The Influence of Shape on the Stresses in Model Abdominal Aortic Aneurysms

[+] Author and Article Information
D. F. Elger, D. M. Blackketter, R. S. Budwig

Mechanical Engineering Dept., University of Idaho, Moscow, Idaho 83844-0902

K. H. Johansen

Univ. of Washington, School of Medicine, Seattle, WA 98195

J Biomech Eng 118(3), 326-332 (Aug 01, 1996) (7 pages) doi:10.1115/1.2796014 History: Received January 22, 1995; Revised July 11, 1995; Online October 30, 2007


Presence of a small abdominal aortic aneurysm (AAA) often presents a difficult clinical dilemma—a reparative operation with its inherent risks versus monitoring the growth of the aneurysm, with the accompanying risk of rupture. The risk of rupture is conventionally believed to be a function of the AAA bulge diameter. In this work, we hypothesized that the risk of rupture depends on AAA shape. Because rupture is inevitably linked to stress, membrane theory was used to predict the stresses in the walls of an idealized AAA, using a model which was axisymmetric and fusiform, with the ends merged into straight open-ended tubes.
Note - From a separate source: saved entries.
==> src/rtl/mat_serializer.sv <==
`default_nettype none
// ============================================================================
// Module      : mat_serializer
// Description : Reader end of the matrix-add datapath. Captures a complete
//               RSIZE x CSIZE matrix of DWIDTH-bit words in one handshake and
//               streams it out one element per beat with row/column tags and
//               a last flag. Supports zero-bubble back-to-back matrices.
// Options     : MATSER_TRANSPOSE_EN - stream in column-major order instead of
//               row-major; indices still report source positions.
// Revision    : 1.0 - initial release
// ============================================================================
module mat_serializer #(
    parameter  int RSIZE  = 2,
    parameter  int CSIZE  = 3,
    parameter  int DWIDTH = 32,
    localparam int RW     = (RSIZE > 1) ? $clog2(RSIZE) : 1,
    localparam int CW     = (CSIZE > 1) ? $clog2(CSIZE) : 1
) (
    input  logic              clk,
    input  logic              rst_n,
    input  logic              mat_valid,
    output logic              mat_ready,
    input  logic [DWIDTH-1:0] mat_in [RSIZE-1:0][CSIZE-1:0],
    output logic              out_valid,
    input  logic              out_ready,
    output logic [DWIDTH-1:0] out_data,
    output logic [RW-1:0]     out_row,
    output logic [CW-1:0]     out_col,
    output logic              out_last,
    output logic              busy
);

    typedef enum logic [0:0] {
        S_IDLE   = 1'b0,
        S_STREAM = 1'b1
    } state_t;

    localparam logic [RW-1:0] c_ROW_MAX = RW'(RSIZE - 1);
    localparam logic [CW-1:0] c_COL_MAX = CW'(CSIZE - 1);

    state_t            state_q;
    logic [RW-1:0]     row_q;
    logic [RW-1:0]     row_d;
    logic [CW-1:0]     col_q;
    logic [CW-1:0]     col_d;
    logic [DWIDTH-1:0] buf_q [RSIZE-1:0][CSIZE-1:0];

    logic w_streaming;
    logic w_last;
    logic w_beat;
    logic w_capture;

    assign w_streaming = (state_q == S_STREAM);
    assign w_last      = w_streaming && (row_q == c_ROW_MAX) && (col_q == c_COL_MAX);
    assign w_beat      = w_streaming && out_ready;

    // A new matrix may enter when idle, or while the final beat of the
    // current matrix is being accepted (combinational from out_ready).
    assign mat_ready   = !w_streaming || (w_last && out_ready);
    assign w_capture   = mat_valid && mat_ready;

    // Data-side outputs read zero whenever no beat is presented.
    assign out_valid   = w_streaming;
    assign busy        = w_streaming;
    assign out_last    = w_last;
    assign out_data    = w_streaming ? buf_q[row_q][col_q] : '0;
    assign out_row     = w_streaming ? row_q : '0;
    assign out_col     = w_streaming ? col_q : '0;

    // Next element position for a non-last beat in the selected walk order.
    always_comb begin
        row_d = row_q;
        col_d = col_q;
`ifdef MATSER_TRANSPOSE_EN
        if (row_q == c_ROW_MAX) begin
            row_d = '0;
            col_d = col_q + 1'b1;
        end else begin
            row_d = row_q + 1'b1;
        end
`else
        if (col_q == c_COL_MAX) begin
            col_d = '0;
            row_d = row_q + 1'b1;
        end else begin
            col_d = col_q + 1'b1;
        end
`endif
    end

    // Control FSM: capture, walk the buffer, and return to idle or restart
    // on the last beat; nothing moves while a beat is stalled.
    always_ff @(posedge clk or negedge rst_n) begin
        if (!rst_n) begin
            state_q <= S_IDLE;
            row_q   <= '0;
            col_q   <= '0;
            for (int r = 0; r < RSIZE; r++) begin
                for (int c = 0; c < CSIZE; c++) begin
                    buf_q[r][c] <= '0;
                end
            end
        end else if (w_capture) begin
            buf_q   <= mat_in;
            row_q   <= '0;
            col_q   <= '0;
            state_q <= S_STREAM;
        end else if (w_beat) begin
            if (w_last) begin
                state_q <= S_IDLE;
                row_q   <= '0;
                col_q   <= '0;
            end else begin
                row_q   <= row_d;
                col_q   <= col_d;
            end
        end
    end

endmodule
`default_nettype wire

==> config.mk <==
export PLATFORM = sky130hd
export DESIGN_NAME = mat_serializer
export DESIGN_NICKNAME = d
export VERILOG_FILES = /design/src/rtl/mat_serializer.sv
export SDC_FILE = /design/constraint.sdc
export NUM_CORES = 1
export LEC_CHECK = 0
export CORE_ASPECT_RATIO = 1.1
export CORE_MARGIN = 4
export CORE_UTILIZATION = 50
export CTS_BUF_LIST = sky130_fd_sc_hd__clkbuf_2 sky130_fd_sc_hd__clkbuf_4 sky130_fd_sc_hd__clkbuf_8
export CTS_CLUSTER_DIAMETER = 120
export DETAILED_ROUTE_END_ITERATION = 16
export PLACE_DENSITY = 0.9
export SETUP_SLACK_MARGIN = 0.3
export SLEW_MARGIN = 25
export SYNTH_ARGS = -nofsm -noshare
export SYNTH_HDL_FRONTEND = slang
export SYNTH_SLANG_ARGS = --single-unit
==> constraint.sdc <==
create_clock -name clk -period 3.9 [get_ports clk]
set_input_delay 0.78 -clock clk [delete_from_list [all_inputs] [get_ports clk]]
set_output_delay 0.78 -clock clk [all_outputs]
set_load 0.005 [all_outputs]
# Yosys cells after proc, flatten, opt, wreduce, memory -nomap -nowiden
# Cells that the tools add are included.
# word_totals
word_cells	44
reg_bits	196
input_bits	196
output_inout_bits	39
# classes
eq_ne	1
n_mux	18
n_addsub	2
magnitude_cmp	2
reduce_logical	12
# ops
cell	count
96-bit 2-to-1 mux	2
32-bit binary-select mux with 2-bit select	1
32-bit 2-to-1 mux	2
2-bit 2-to-1 mux	5
1-bit 2-to-1 mux	8
1-bit logical AND	5
2-bit AND reduction	2
2-bit nonzero test	2
2-bit by 3-bit < comparator with 1-bit output, second input constant	1
3-bit nonzero test	1
2-bit by 1-bit adder with 2-bit output, second input constant	1
2-bit equality test, second input constant	1
1-bit by 2-bit < comparator with 1-bit output, second input constant	1
1-bit adder, second input constant	1
1-bit zero test	1
1-bit logical OR	1

# Longest topological paths before layout
# Gate-level depths: netlist (run 1).
# logic_depth
ltp_word	7
depth_mapped	6
ltp_nobuf	4

# Least setup slack after synthesis (run 1)
# OpenSTA, ideal clock, no wires.
# synth_path
kind	flip-flop to output port
from	register row_q
to	output out_data[0]
path_slack_ns	1.661
arrival_time_ns	1.459
required_time_ns	3.120
path_stages_with_launch	6
path_cell_list	dfrtp_1 buf_2 buf_2 mux4_2 inv_1 o22ai_1
# synth_via
elab_chain_cells	5
# synth_rtl
element	line	source
start, declared	42	logic [RW-1:0] row_q;
start signal, assigned	114	row_q <= row_d;
96-bit 2-to-1 mux (not written as such) (2 in series)	66	assign out_data = w_streaming ? buf_q[row_q][col_q] : '0;
32-bit binary-select mux with 2-bit select	66	
32-bit 2-to-1 mux (not written as such)	66	
32-bit 2-to-1 mux	66	
end, declared	26	output logic [DWIDTH-1:0] out_data,
# Every way passes these cells. The select of a mux whose other input is x is not followed.

# Final worst setup path (run 1)
# layout_path
from	register col_q[0]
to	output out_data[22]
# layout_via
elab_chain_cells	3
# layout_rtl
element	line	source
start, declared	44	logic [CW-1:0] col_q;
start signal, assigned	115	col_q <= col_d;
32-bit binary-select mux with 2-bit select	66	
32-bit 2-to-1 mux (not written as such)	66	
32-bit 2-to-1 mux	66	
# Every way passes these cells. The select of a mux whose other input is x is not followed.

==> results.md, run 1 <==
- The flow ran to the end, and the final reports show no timing, DRC or antenna violations.
- The commonest non-fill, non-tap cell in the layout is sky130_fd_sc_hd__clkdlybuf4s50_1.
- Of the post-synthesis cell area, the dominant cell type holds 0.520.
- In the final routing, the length of wire on met1 measures 9500 µm.
- Signal routing reaches up to met4.
- The number of hold violations in the final report was 0.
- After synthesis, the cell types taking the most area are sky130_fd_sc_hd__dfrtp_1 52%, sky130_fd_sc_hd__mux2_4 18%, sky130_fd_sc_hd__mux2_2 9.9%.
- The pin count of the biggest net entering global routing is 99.
- The fraction of layout instances using a drive strength above 1 is 0.340.
- The synthesized design contains 0 enable-type register cells.
- Across the VDD grid, the largest voltage drop is 0.450 mV.
- CTS built an H-tree with a depth of 4.
- The number of global-route vias before repair is 6390.
- Measured in cells, the most critical reg-to-reg path has a length of 5.
- The arrival time of data at the critical path endpoint is 2.59 ns.
- The initial antenna violation count is 0.
- After detailed routing, the met2 layer carries 10700 µm of wire.
- The max-capacitance violation count is 0.
- Pin placement for this block handled 235 I/O pins.
- The first-iteration detailed-routing DRC count is 145.
- The origin of the critical flop-to-flop path is row_q.
- The cell type contributing the most total cell area after synthesis is sky130_fd_sc_hd__dfrtp_1.
- The total DRC errors in the routed layout is 0.
- The final core utilization is 0.667.
- Of the available clock period, the critical path in the final layout requires 0.865.
- The count of cells in the finished layout, fillers not included, comes to 1075.
- Traced cell by cell, the critical path runs through buf_4, mux2_2, a21oi_1, o221a_2, nor2_1, clkdlybuf4s50_1.
- The number of warnings reported in the yosys synthesis log is 0.
- The maximum clock insertion buffer count is 2.
- Before antenna repair, the detailed router went through 4 iterations.
- In this run, placement finished with an instance count of 1042.
- Across all layers, the routed design uses 5647 vias.
- The aggregate routed wire length is 21600 µm.
- The worst pin sits at a relative slew slack of 0.475.
- The floorplan step defined a die boundary enclosing 0.0211 mm².
- Based on the critical path, the design can be clocked at up to 296 MHz.
- In this run the worst path has a maximum fanout of 15.
- Adding up every negative setup slack in the final design gives 0 ns.
- The endpoint required time on the critical path is 3.12 ns.
- The total congestion overflow is 0.
- The post-synth net total is 783.
- The startpoint type of the worst setup path is a flip-flop.
- After detailed routing, the average wire length per cell comes to 20.1 µm.
- The overall global routing resource usage is 0.204.
- The antenna cell count is 0.
- By startpoint and endpoint, the worst setup path is classified as flip-flop to output pin.
- The horizontal extent of the die is 139 µm.
- Setup violations remaining at the end of the flow were counted as 0.
- The share of async-settable or async-resettable flops after synthesis is 1.00.
- The met3 wirelength from detailed routing is 1120 µm.
- The design draws 9410 µW.
- The die is 152 µm tall.
- Counting distinct cell types in the post-synthesis netlist gives 31.
- After filler insertion, the fill cell instance count of the layout stands at 1327.
- For this run, the post-layout net count is 1015.
- Setup repair after global routing left no endpoint under its margin.
- The clock tree from TritonCTS is yes.
- The average cell area after synthesis is 16.1 µm².
- The first global-routing pass estimated 34500 µm of wire.
- The total area inside the core boundary comes to 0.0185 mm².
- The master of the slowest instance on the critical path is sky130_fd_sc_hd__dfrtp_2.
- Across the routed clock network, the largest skew measured is 0.0134 ns.
- Relative to the synthesized area, the layout overhead comes to 30.6%.
- The initial utilization of the core area, before any placement, comes to 0.510.
- Clock-pin slew was measured on the worst setup and hold paths at 0.11 ns.
- The count of antenna-violating nets left after detailed routing is 0.
- In this design, the stage delay of the slowest critical-path cell is 0.57 ns.
- The smallest clock period supported by the final layout is computed as 3.37 ns.
- The sink count of the clock tree is 196.
- Row generation in the floorplan step produced 52 rows.
- The count of final max-slew check failures came to 0.
- The slack of the worst reg-to-reg path is 1.41 ns.
- The number of clock buffers added by TritonCTS is 17.
- Counting flops and latches in the post-synthesis netlist gives 196.
- The detailed placer's ending HPWL is 15500 µm.
- The proportion of synthesized chip area in sequential cells is 0.520.
- The post-synth design cell area is 0.00943 mm².
- Dividing the detail-routed via count by the number of cells gives 5.25.
- The analysis attributes to cell leakage a power of 0.00533 µW.
- During placement, the flow inserted port buffers numbering 234.
- The most used flip-flop cell after synthesis is sky130_fd_sc_hd__dfrtp_1.
- The path category of the worst min-delay check is input port to asynchronous set/reset pin.
- The transition time at the pin with the least slew margin is 0.788 ns.
- The congestion estimate from routability-driven global placement came to 0.780.
- The later-pin clock latency in the skew report is 0.46 ns.
- The library cells used most frequently in the layout, excluding fill and tap cells, are 233 x sky130_fd_sc_hd__clkdlybuf4s50_1, 194 x sky130_fd_sc_hd__dfrtp_1, 110 x sky130_fd_sc_hd__mux2_4.
- The worst setup path is captured at an output pin.
- The synthesized instance count is 587.
- In this run the power density over the cells is 764 mW/mm².
- The library cell used as clock root buffer is sky130_fd_sc_hd__clkbuf_8.
- In this run the critical register-to-register path is captured at buf_q[70].
-- how the worst max path moves through the flow --
stage,startpoint,cells after the start,to
final,col_q[0],6,out_data[22]
after global routing,col_q[0],6,out_data[22]
after CTS,row_q,5,out_data[31]
after detailed placement,row_q,5,out_data[16]
after global placement,row_q,5,out_data[31]
after floorplan,row_q,5,out_data[0]
-- where the power goes --
part           leakage [µW]  total (µW)  switching (µW)  internal (µW)
sequential          0.00239        3650             630           3020
combinational       0.00274        4430            1500           2930
clock              0.000201        1320             766            555
-- per-layer routing --
layer | vias up | global-route usage
met5 | - | 0
met4 | 0 | 0.0480
met3 | 21 | 0.0531
met2 | 170 | 0.349
met1 | 2866 | 0.263
li1 | 2590 | -
-- critical path: cells and delay by family (launching register included) --
| kind | cells | cell delay [ns] |
|---|---|---|
| AO/OA/AOI/OAI | 2 | 0.34 |
| buffers and inverters | 2 | 0.80 |
| flip-flops | 1 | 0.57 |
| multiplexers | 1 | 0.38 |
| AND/OR/NAND/NOR | 1 | 0.05 |
-- layout make-up --
cell class / count / area (µm²) / area share
sequential: 196 / 4910 / 0.399
multi-input combinational: 315 / 3980 / 0.323
timing repair buffer: 253 / 2600 / 0.211
tap: 243 / 304 / 0.0247
clock buffer: 19 / 255 / 0.0207
clock inverter: 13 / 138 / 0.0112
inverter: 36 / 135 / 0.0110
-- what timing repair did --
action,in CTS,in global routing
buffers inserted,0,1
gates resized for setup,0,0
hold buffers,0,0
endpoints found under the setup margin,0,19
-- synth_stat cells (2+ instances only) --
cell type                  number
sky130_fd_sc_hd__nor2_1         3
sky130_fd_sc_hd__mux2_2        83
sky130_fd_sc_hd__mux2_4       110
sky130_fd_sc_hd__nand2_1        7
sky130_fd_sc_hd__inv_1         36
sky130_fd_sc_hd__buf_2          7
sky130_fd_sc_hd__o22ai_1       33
sky130_fd_sc_hd__mux4_2        31
sky130_fd_sc_hd__dfrtp_1      196
sky130_fd_sc_hd__buf_4          5
sky130_fd_sc_hd__a21oi_1        2
sky130_fd_sc_hd__mux2i_1       31
sky130_fd_sc_hd__clkbuf_1       7
sky130_fd_sc_hd__buf_8         19
-- logic make-up after synthesis --
| logic type | Yosys count | synth area share |
|---|---|---|
| buf+inv | 76 | 0.0580 |
| flops | 196 | 0.520 |
| simple gates | 19 | 0.0111 |
| xor+xnor | 1 | 0.000929 |
| mux | 255 | 0.381 |
| compound gates | 40 | 0.0287 |
-- registers in the layout, indices dropped and copies added, names as in the netlist --
signal,flops
buf_q,192
busy,1
col_q,2
row_q,1
-- per-stage QoR --
| stage | hold slack, ns | worst slack [ns] | cell area (µm²) |
|---|---|---|---|
| 6_report | 0.381 | 0.525 | 12300 |
| 5_1_grt | 0.429 | 0.321 | 12300 |
| 4_1_cts | 0.406 | 0.317 | 12300 |
| 3_5_place_dp | 0.488 | 0.849 | 11900 |
| 3_3_place_gp | 0.483 | 0.890 | 11900 |
| 2_1_floorplan | 0.474 | 1.66 | 9430 |
Note: power is estimated with default switching activity, not from simulation.
==> run 2: changes to the inputs <==
CORE_UTILIZATION = 34   (was 50)
PLACE_DENSITY = 0.68   (was 0.9)
clock period = 4.1 ns   (was 3.9 ns; I/O delays follow)
==> run 2 against run 1 <==
  * Combinational power is 7.4% lower
  * Design area is 0.38% higher
  * Sequential power is 5.5% lower
  * Global-route usage is 5.8 points lower
  * Cell count is 9.9% higher
  * Wire length is 3.1% higher
  * Sequential share of layout area is 0.15 points lower
  * Clock-buffer cell count is 1 higher
  * Clock power is 3% lower
  * Critical path type unchanged
  * Critical endpoint is now out_data[30]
When the stresses for many different shapes of model AAAs were examined, a number of conclusions became evident: (i) maximum hoop stress typically exceeded maximum meridional stress by a factor of 2 to 3 (ii) the shape of an AAA had a small effect on the meridional stresses and a rather dramatic effect on the hoop stresses, (iii) maximum stress typically occurred near the inflection point of a curve drawn coincident with the AAA wall, and (iv) the maximum stress was a function—not of the bulge diameter—but of the curvatures (i.e. shape) of the AAA wall. This last result suggested that rupture probability should be based on wall curvatures, not on AAA bulge diameter, Because curvatures are not much harder to measure than bulge diameter, this concept may be useful in a clinical setting in order to improve prediction of the likelihood of AAA rupture.